The following scripts can abstract public variables into separate scripts when running, such as common_env.sh
Then source.. /.. / common in the run script_ Env.sh introduces this public script.

#!/bin/bash

# flink startup client address
flink_bin=/xxx/flink-1.2.1-yarn/flink-1.12.1/bin/flink
# ck address 
cp_root_path=hdfs://xxxcluster/flink_realedw/cluster/checkpoints
# Submit yarn task real-time queue
queue=xxxqueue

# Task name
app_name="ods-gk-xxx"
# Real time task main class
class_ref=cn.xxx.xxx.OdsGroupSummary
# Current real-time task jar package address
jar_dir=../xxx-1.0-SNAPSHOT-shaded.jar
# The current job depends on the relative path of the configuration file, which will be parsed in the real task
config_path=job-config.properties
# Default parallelism of real-time tasks
parallelism=1

#  Grep JobID log.log | cut - D "" - F7 parse JobID from the flick startup log
#  Grep 'yarn application - kill' log.log | cut - D "" - F5 parse the yarn job ID from the startup log
#  --config-path $config_path this parameter corresponds to the address of the service configuration file

case $1 in
"cancel"){
    echo "================  cancel flilk job  ================"
    yarn_app_id=`grep 'yarn application -kill' log.log |cut -d" " -f5`
    job_id=`grep JobID log.log | cut -d" " -f7`
    echo "LastAppId: $yarn_app_id   LastJobID: $job_id"

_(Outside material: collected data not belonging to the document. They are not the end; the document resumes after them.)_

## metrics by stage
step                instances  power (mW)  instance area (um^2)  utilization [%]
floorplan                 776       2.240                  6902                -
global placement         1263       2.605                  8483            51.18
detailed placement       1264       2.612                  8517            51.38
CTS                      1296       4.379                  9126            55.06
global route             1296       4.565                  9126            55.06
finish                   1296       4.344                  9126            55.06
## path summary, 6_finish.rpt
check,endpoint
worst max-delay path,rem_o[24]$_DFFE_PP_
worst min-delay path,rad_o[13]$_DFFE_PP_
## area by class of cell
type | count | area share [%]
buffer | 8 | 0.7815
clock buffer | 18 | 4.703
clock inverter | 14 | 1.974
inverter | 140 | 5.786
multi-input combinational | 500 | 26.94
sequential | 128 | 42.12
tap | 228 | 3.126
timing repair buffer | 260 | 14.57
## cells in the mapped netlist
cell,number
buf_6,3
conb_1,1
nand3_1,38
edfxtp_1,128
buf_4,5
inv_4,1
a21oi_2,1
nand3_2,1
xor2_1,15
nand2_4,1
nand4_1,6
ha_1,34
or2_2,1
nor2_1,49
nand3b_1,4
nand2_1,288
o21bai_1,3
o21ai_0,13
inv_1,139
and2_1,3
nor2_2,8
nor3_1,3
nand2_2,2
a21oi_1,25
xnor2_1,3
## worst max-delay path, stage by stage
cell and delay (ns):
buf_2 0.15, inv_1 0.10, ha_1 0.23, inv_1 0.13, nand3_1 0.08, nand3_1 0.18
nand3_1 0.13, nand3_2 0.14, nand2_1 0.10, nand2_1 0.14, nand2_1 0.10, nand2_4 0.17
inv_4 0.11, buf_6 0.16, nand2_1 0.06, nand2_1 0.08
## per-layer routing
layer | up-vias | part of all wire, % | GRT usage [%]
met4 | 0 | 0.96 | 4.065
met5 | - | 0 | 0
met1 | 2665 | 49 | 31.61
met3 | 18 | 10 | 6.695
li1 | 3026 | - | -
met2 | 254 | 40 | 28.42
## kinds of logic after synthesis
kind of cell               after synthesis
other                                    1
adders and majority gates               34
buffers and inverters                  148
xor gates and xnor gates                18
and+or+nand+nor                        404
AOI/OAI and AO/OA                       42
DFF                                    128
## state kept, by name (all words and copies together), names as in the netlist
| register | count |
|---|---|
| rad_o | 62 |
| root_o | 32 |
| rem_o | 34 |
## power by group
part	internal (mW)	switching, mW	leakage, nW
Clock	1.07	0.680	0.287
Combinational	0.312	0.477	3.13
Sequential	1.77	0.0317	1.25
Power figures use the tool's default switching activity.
File: src/rtl/quadratic_root_solver_defines.svh
// Assertion helpers shared by the quadratic root solver RTL.
`ifndef QUADRATIC_ROOT_SOLVER_DEFINES_SVH
`define QUADRATIC_ROOT_SOLVER_DEFINES_SVH

// Same-cycle implication, checked outside reset.
`define QRS_ASSERT_IMPL(lbl, clk_s, rst_n_s, ante, cons, msg) \
	lbl: assert property (@(posedge clk_s) disable iff (!rst_n_s) (ante) |-> (cons)) \
		else $error(msg);

// Next-cycle implication, checked outside reset.
`define QRS_ASSERT_NEXT(lbl, clk_s, rst_n_s, ante, cons, msg) \
	lbl: assert property (@(posedge clk_s) disable iff (!rst_n_s) (ante) |=> (cons)) \
		else $error(msg);

`endif

File: src/rtl/qrs_pkg.sv
package qrs_pkg;

	// Word format of coefficients and roots.
	localparam int WORD_BITS = 32;
	localparam int FRAC_BITS = 16;

	// Square root chain: one cell per result bit of a 64-bit radicand.
	localparam int RAD_W  = 2 * WORD_BITS;
	localparam int SQ_N   = WORD_BITS;
	localparam int ROOT_W = WORD_BITS;
	localparam int REM_W  = WORD_BITS + 2;

	// Divider chain: one cell per quotient bit.
	localparam int NUMER_W = WORD_BITS + 3;
	localparam int DIV_N   = 50;
	localparam int DREM_W  = WORD_BITS;

	// Residual check widths.
	localparam int PROD_W  = 2 * WORD_BITS;
	localparam int RES_W   = 3 * WORD_BITS + 1;
	localparam int MAG_W   = 3 * FRAC_BITS;
	localparam int HALF_W  = MAG_W / 2;
	localparam int SQ_W    = 2 * MAG_W;
	localparam int T_SH    = 3 * FRAC_BITS - WORD_BITS;
	localparam int RES_LAT = 10;

	// Tolerance register reset value and its square.
	localparam logic [WORD_BITS-1:0]   TOL_RESET    = 32'd4295;
	localparam logic [2*WORD_BITS-1:0] TOL_SQ_RESET = 64'(TOL_RESET) * 64'(TOL_RESET);

	// Side data traveling beside the square root cells.
	typedef struct packed {
		logic signed [WORD_BITS-1:0] a;
		logic signed [WORD_BITS-1:0] b;
		logic signed [WORD_BITS-1:0] c;
		logic                        dneg;
	} sq_side_t;

	// Side data traveling beside the divider cells.
	typedef struct packed {
		logic signed [WORD_BITS-1:0] a;
		logic signed [WORD_BITS-1:0] b;
		logic signed [WORD_BITS-1:0] c;
		logic                        neg1;
		logic                        neg2;
		logic                        cpx;
		logic                        deg;
	} dv_side_t;

	// Roots and flags traveling beside the residual check.
	typedef struct packed {
		logic signed [WORD_BITS-1:0] x1;
		logic signed [WORD_BITS-1:0] y1;
		logic signed [WORD_BITS-1:0] x2;
		logic signed [WORD_BITS-1:0] y2;
		logic                        cpx;
		logic                        deg;
		logic                        ovf;
	} rs_side_t;

	// Clamp a quotient magnitude to the signed word range and apply the sign.
	// Bit WORD_BITS of the result is the saturation flag.
	function automatic logic [WORD_BITS:0] qsat(input logic [DIV_N-1:0] q, input logic neg);
		logic [DIV_N-1:0]     lim;
		logic [WORD_BITS-1:0] v;
		logic                 o;
		lim = neg ? (DIV_N'(1) << (WORD_BITS - 1))
		          : ((DIV_N'(1) << (WORD_BITS - 1)) - DIV_N'(1));
		o = q > lim;
		v = o ? lim[WORD_BITS-1:0] : q[WORD_BITS-1:0];
		if (neg) begin
			v = ~v + 1'b1;
		end
		return {o, v};
	endfunction

endpackage

File: src/rtl/qrs_div_cell.sv
module qrs_div_cell import qrs_pkg::*; (
	input  logic              clk,
	input  logic              en,
	input  logic [DREM_W-1:0] rem_i,
	input  logic [DIV_N-1:0]  nq_i,
	input  logic [DREM_W-1:0] den_i,
	output logic [DREM_W-1:0] rem_o,
	output logic [DIV_N-1:0]  nq_o,
	output logic [DREM_W-1:0] den_o
);

	logic [DREM_W:0] rem_t;
	logic [DREM_W:0] diff;
	logic            take;

	// Shift in the next dividend bit and subtract the divisor when it fits.
	assign rem_t = {rem_i, nq_i[DIV_N-1]};
	assign take  = rem_t >= {1'b0, den_i};
	assign diff  = rem_t - {1'b0, den_i};

	// The dividend shifts out at the top while quotient bits enter at the bottom.
	always_ff @(posedge clk) begin
		if (en) begin
			rem_o <= take ? diff[DREM_W-1:0] : rem_t[DREM_W-1:0];
			nq_o  <= {nq_i[DIV_N-2:0], take};
			den_o <= den_i;
		end
	end

endmodule

File: config.mk
export PLATFORM = sky130hd
export DESIGN_NAME = qrs_div_cell
export DESIGN_NICKNAME = d
export VERILOG_FILES = /design/src/rtl/quadratic_root_solver_defines.svh /design/src/rtl/qrs_pkg.sv /design/src/rtl/qrs_div_cell.sv
export SDC_FILE = /design/constraint.sdc
export NUM_CORES = 1
export LEC_CHECK = 0
export ABC_AREA = 1
export BUFFER_PORTS_ARGS = -buffer_cell sky130_fd_sc_hd__buf_2
export CAP_MARGIN = 20
export CELL_PAD_IN_SITES_DETAIL_PLACEMENT = 0
export CELL_PAD_IN_SITES_GLOBAL_PLACEMENT = 2
export CORE_MARGIN = 1
export CORE_UTILIZATION = 25
export DETAILED_ROUTE_END_ITERATION = 10
export PLACE_DENSITY_LB_ADDON = 0.1
export SLEW_MARGIN = 20
export SYNTH_ARGS = -nofsm -noshare
export SYNTH_HDL_FRONTEND = slang
export SYNTH_SLANG_ARGS = --single-unit
File: constraint.sdc
create_clock -name clk -period 3.5 [get_ports clk]
set_input_delay 0.35 -clock clk [delete_from_list [all_inputs] [get_ports clk]]
set_output_delay 0.35 -clock clk [all_outputs]
set_load 0.03 [all_outputs]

    $flink_bin cancel -m yarn-cluster -yid $yarn_app_id $job_id
};;
"cp"){
    echo "================  start from checkpoint  ================"
    job_id=`grep JobID log.log | cut -d" " -f7`
    cp_path=`hadoop fs -ls ${cp_root_path}/${job_id}/ | grep chk- | awk -F" " '{print$8}' |sort -nr |head -1`
    echo "LastJobID: $job_id   CheckpointPath: $cp_path"

    nohup $flink_bin run -d -t yarn-per-job \
    -Dyarn.application.queue=$queue \
    -Dyarn.application.name=$app_name \
    -p $parallelism \
    -c $class_ref \
    -s $cp_path \
    $jar_dir \
    --config-path $config_path >./log.log 2>&1 &
};;
"sp"){
    echo "================  start from savepoint  ================"
    echo "SavepointPath: $2"

    nohup $flink_bin run -d -t yarn-per-job \
    -Dyarn.application.queue=$queue \
    -Dyarn.application.name=$app_name \
    -p $parallelism \
    -c $class_ref \
    -s $2 \
    $jar_dir \
    --config-path $config_path >./log.log 2>&1 &
};;
*){
    echo "================  start  ================"
    nohup $flink_bin run -d -t yarn-per-job \
    -Dyarn.application.queue=$queue \
    -Dyarn.application.name=$app_name \
    -p $parallelism \
    -c $class_ref \
    $jar_dir \
    --config-path $config_path >./log.log 2>&1 &
};;
esac
# Write the shell script process ID to the pid.pid file
echo $! > ./pid.pid

hive on hbase

For the operation of HBASE, you can use the create appearance to create based on HBASE, and achieve the purpose of operating HBASE through the operation of external table hive.

## hbase DDL
create 'rtdw:dwd_rt_dim_ecproductdb_product_xxx', 'cf'

## hive on hbase DDL
CREATE EXTERNAL TABLE dwd.dwd_rt_dim_ecproductdb_product_xxx_hb (
     key                         String,
     id                          String,
     product_id                  String
)
STORED BY 'org.apache.hadoop.hive.hbase.HBaseStorageHandler'
    WITH SERDEPROPERTIES ("hbase.columns.mapping" =
        ":key,cf:id,cf:product_id")
TBLPROPERTIES ("hbase.table.name" = "rtdw:dwd_rt_dim_ecproductdb_product_xxx");

## hive sql
insert overwrite table dwd.dwd_rt_dim_ecproductdb_product_course_hb values('111','222','xxx1'),('222','333','xxx2')

## After the above hive insertion, it will be found that the recent effect appears in HBASE, and HBASE also has results

Some good tools

Typeutils.casttostring the typeutils class contains many methods that force Object types to be converted to other types.
For various types of information in assembled SQL, you can directly refer to the java.sql.Types class. All type information is defined below.